Although HVS is a common disease, HVS is a disorder with no widely accepted diagnostic criteria [9]. Thus, it is diagnosed by the exclusion of alternative possibilities such as metabolic and cardiopulmonary diseases, asthma, pneumothorax, airway obstruction, and acute coronary syndrome. In this case, ECG, laryngofiberscopy, and arterial blood gas analysis ruled out these diseases and he was diagnosed with HVS. However, delirium or agitation also occurs after general anesthesia and differential diagnosis between them is difficult, and the overlap of delirium or agitation that are associated with hyperventilation should be kept in mind. Delirium is associated with increased mortality, prolonged hospital stay, and persistent cognitive dysfunction [10, 11]. Early diagnosis and treatment for altered mental status occurring in the postoperative period after emergence from general anesthesia are important.

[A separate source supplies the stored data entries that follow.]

<file path="config.mk">
export PLATFORM = sky130hd
export DESIGN_NAME = muldiv_iter_unit
export DESIGN_NICKNAME = d
export VERILOG_FILES = /design/src/rtl/muldiv_iter_unit.sv
export SDC_FILE = /design/constraint.sdc
export NUM_CORES = 1
export LEC_CHECK = 0
export ABC_CLOCK_PERIOD_IN_PS = 4530
export CAP_MARGIN = 20
export CORE_UTILIZATION = 60
export CTS_CLUSTER_SIZE = 25
export DETAILED_ROUTE_END_ITERATION = 16
export PLACE_DENSITY = 0.93
export SETUP_SLACK_MARGIN = 0.2
export SLEW_MARGIN = 20
export SYNTH_ARGS = -nofsm -noshare
export SYNTH_HDL_FRONTEND = slang
export SYNTH_SLANG_ARGS = --single-unit
</file>
<file path="constraint.sdc">
create_clock -name iCLK -period 4.53 [get_ports iCLK]
set_input_delay 0.906 -clock iCLK [delete_from_list [all_inputs] [get_ports iCLK]]
set_output_delay 0.906 -clock iCLK [all_outputs]
set_load 0.05 [all_outputs]
</file>
### src/rtl/k10_axil_timer.sv
`default_nettype none
// ============================================================================
// Module      : k10_axil_timer
// Description : RISC-V machine timer (mtime / mtimecmp) behind an AXI4-Lite
//               slave port. Only address bits [11:0] are decoded.
//               Register map (word offsets, addr[1:0] ignored):
//                 0x000 MTIME_LO     0x004 MTIME_HI
//                 0x008 MTIMECMP_LO  0x00C MTIMECMP_HI
//               Other offsets read as zero and ignore writes (OKAY response).
// Ports       : i_clk, i_rst          clock / async active-high reset
//               s_axi_*               AXI4-Lite slave (AW, W, B, AR, R)
//               o_timer_irq           level interrupt, mtime >= mtimecmp
//               o_mtime               live 64-bit mtime value
// Parameters  : PRESCALE              mtime ticks every PRESCALE clocks (>=1)
// Revision    : 1.0 - initial release
// ============================================================================
module k10_axil_timer #(
    parameter int PRESCALE = 1
) (
    input  logic        i_clk,
    input  logic        i_rst,
    input  logic [31:0] s_axi_awaddr,
    input  logic [2:0]  s_axi_awprot,
    input  logic        s_axi_awvalid,
    output logic        s_axi_awready,
    input  logic [31:0] s_axi_wdata,
    input  logic [3:0]  s_axi_wstrb,
    input  logic        s_axi_wvalid,
    output logic        s_axi_wready,
    output logic [1:0]  s_axi_bresp,
    output logic        s_axi_bvalid,
    input  logic        s_axi_bready,
    input  logic [31:0] s_axi_araddr,
    input  logic [2:0]  s_axi_arprot,
    input  logic        s_axi_arvalid,
    output logic        s_axi_arready,
    output logic [31:0] s_axi_rdata,
    output logic [1:0]  s_axi_rresp,
    output logic        s_axi_rvalid,
    input  logic        s_axi_rready,
    output logic        o_timer_irq,
    output logic [63:0] o_mtime
);

    // A 1-bit counter is kept even for PRESCALE=1 so the vector is never empty.
    localparam int              c_PW        = (PRESCALE > 1) ? $clog2(PRESCALE) : 1;
    localparam logic [c_PW-1:0] c_PRESC_MAX = c_PW'(PRESCALE - 1);
    localparam logic [c_PW-1:0] c_PRESC_ONE = c_PW'(1);

    localparam logic [9:0] c_IDX_MTIME_LO = 10'd0;
    localparam logic [9:0] c_IDX_MTIME_HI = 10'd1;
    localparam logic [9:0] c_IDX_CMP_LO   = 10'd2;
    localparam logic [9:0] c_IDX_CMP_HI   = 10'd3;

    logic [63:0]     r_mtime;
    logic [63:0]     r_mtimecmp;
    logic [c_PW-1:0] r_presc;
    logic            r_irq;
    logic            r_bvalid;
    logic            r_rvalid;
    logic [31:0]     r_rdata;

    logic            w_wr_en;
    logic            w_rd_en;
    logic            w_tick;
    logic [9:0]      w_wr_idx;
    logic [9:0]      w_rd_idx;
    logic [63:0]     w_mtime_nxt;
    logic [63:0]     w_cmp_nxt;
    logic [31:0]     w_rd_data;
    logic            w_unused;

    // Byte-lane merge of write data into a 32-bit half.
    function automatic logic [31:0] f_merge(input logic [31:0] cur,
                                            input logic [31:0] wd,
                                            input logic [3:0]  strb);
        logic [31:0] res;
        for (int i = 0; i < 4; i++) begin
            res[8*i +: 8] = strb[i] ? wd[8*i +: 8] : cur[8*i +: 8];
        end
        return res;
    endfunction

    // Both write channels handshake together in one cycle. Reset is folded in
    // so the ready outputs read low while reset is held.
    assign w_wr_en  = s_axi_awvalid & s_axi_wvalid & ~r_bvalid & ~i_rst;
    assign w_rd_en  = s_axi_arvalid & ~r_rvalid & ~i_rst;
    assign w_wr_idx = s_axi_awaddr[11:2];
    assign w_rd_idx = s_axi_araddr[11:2];
    assign w_tick   = (r_presc == c_PRESC_MAX);

    // A software write to either mtime half wins over the tick that cycle.
    always_comb begin
        w_mtime_nxt = r_mtime;
        if (w_wr_en && (w_wr_idx == c_IDX_MTIME_LO)) begin
            w_mtime_nxt = {r_mtime[63:32], f_merge(r_mtime[31:0], s_axi_wdata, s_axi_wstrb)};
        end else if (w_wr_en && (w_wr_idx == c_IDX_MTIME_HI)) begin
            w_mtime_nxt = {f_merge(r_mtime[63:32], s_axi_wdata, s_axi_wstrb), r_mtime[31:0]};
        end else if (w_tick) begin
            w_mtime_nxt = r_mtime + 64'd1;
        end
    end

    always_comb begin
        w_cmp_nxt = r_mtimecmp;
        if (w_wr_en && (w_wr_idx == c_IDX_CMP_LO)) begin
            w_cmp_nxt = {r_mtimecmp[63:32], f_merge(r_mtimecmp[31:0], s_axi_wdata, s_axi_wstrb)};
        end else if (w_wr_en && (w_wr_idx == c_IDX_CMP_HI)) begin
            w_cmp_nxt = {f_merge(r_mtimecmp[63:32], s_axi_wdata, s_axi_wstrb), r_mtimecmp[31:0]};
        end
    end

    always_comb begin
        w_rd_data = 32'd0;
        case (w_rd_idx)
            c_IDX_MTIME_LO: w_rd_data = r_mtime[31:0];
            c_IDX_MTIME_HI: w_rd_data = r_mtime[63:32];
            c_IDX_CMP_LO:   w_rd_data = r_mtimecmp[31:0];
            c_IDX_CMP_HI:   w_rd_data = r_mtimecmp[63:32];
            default:        w_rd_data = 32'd0;
        endcase
    end

    always_ff @(posedge i_clk or posedge i_rst) begin
        if (i_rst) begin
            r_mtime    <= 64'd0;
            r_mtimecmp <= 64'hFFFF_FFFF_FFFF_FFFF;
            r_presc    <= '0;
            r_irq      <= 1'b0;
            r_bvalid   <= 1'b0;
            r_rvalid   <= 1'b0;
            r_rdata    <= 32'd0;
        end else begin
            r_mtime    <= w_mtime_nxt;
            r_mtimecmp <= w_cmp_nxt;
            // Free-running; software writes to mtime do not realign it.
            r_presc    <= w_tick ? '0 : (r_presc + c_PRESC_ONE);
            r_irq      <= (r_mtime >= r_mtimecmp);

            if (w_wr_en) begin
                r_bvalid <= 1'b1;
            end else if (s_axi_bready) begin
                r_bvalid <= 1'b0;
            end

            if (w_rd_en) begin
                r_rvalid <= 1'b1;
                r_rdata  <= w_rd_data;
            end else if (s_axi_rready) begin
                r_rvalid <= 1'b0;
            end
        end
    end

    assign s_axi_awready = w_wr_en;
    assign s_axi_wready  = w_wr_en;
    assign s_axi_bresp   = 2'b00;
    assign s_axi_bvalid  = r_bvalid;
    assign s_axi_arready = ~r_rvalid & ~i_rst;
    assign s_axi_rdata   = r_rdata;
    assign s_axi_rresp   = 2'b00;
    assign s_axi_rvalid  = r_rvalid;
    assign o_timer_irq   = r_irq;
    assign o_mtime       = r_mtime;

    // Protection bits and undecoded address bits are intentionally ignored.
    assign w_unused = ^{s_axi_awprot, s_axi_arprot,
                        s_axi_awaddr[31:12], s_axi_awaddr[1:0],
                        s_axi_araddr[31:12], s_axi_araddr[1:0]};

endmodule
`default_nettype wire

Second, dexmedetomidine infusion was effective for HVS. Dexmedetomidine is an α-adrenergic agonist with dose-dependent α2-adrenoceptor selectivity. It seems that the mechanism of action of the drug is suitable to treat HVS. Pre- and post-synaptic activation of α2-adrenoceptor inhibits the release of norepinephrine and sympathetic activity and terminates the transmission of pain signals [12]. These effects produce sedation, analgesia, and anxiolysis. Furthermore, α2-adrenoceptor inhibits the release of serotonin in the rostral raphe nuclei which is associated with arousal and fear which are associated with panic disorder or others [13]. A large randomized control study revealed that dexmedetomidine reduced the incidence of postoperative delirium by 14% in patients aged over 65 years [14]. In addition to analgesic and anxiolytic properties of dexmedetomidine, its anti-inflammatory action might have treated both HVS and delirium. Elevated biomarkers of inflammation have associated with the risk for developing delirium [15]. Anti-inflammatory effects of dexmedetomidine were evident in both clinical and animal studies [16, 17]. Furthermore, dexmedetomidine has advantages over other sedating agents because of minimal suppression of respiratory function [18]. In this case, the bladder might have been kept distended until the next morning and upper airway obstruction and respiratory depression after neck dissection were one of several concerns. Taking these factors into consideration, the drug may be considered to be a good choice for sedation for HVS after general anesthesia. Dexmedetomidine can be an option to treat and prevent an altered mental state occurring in the postoperative period after emergence from general anesthesia.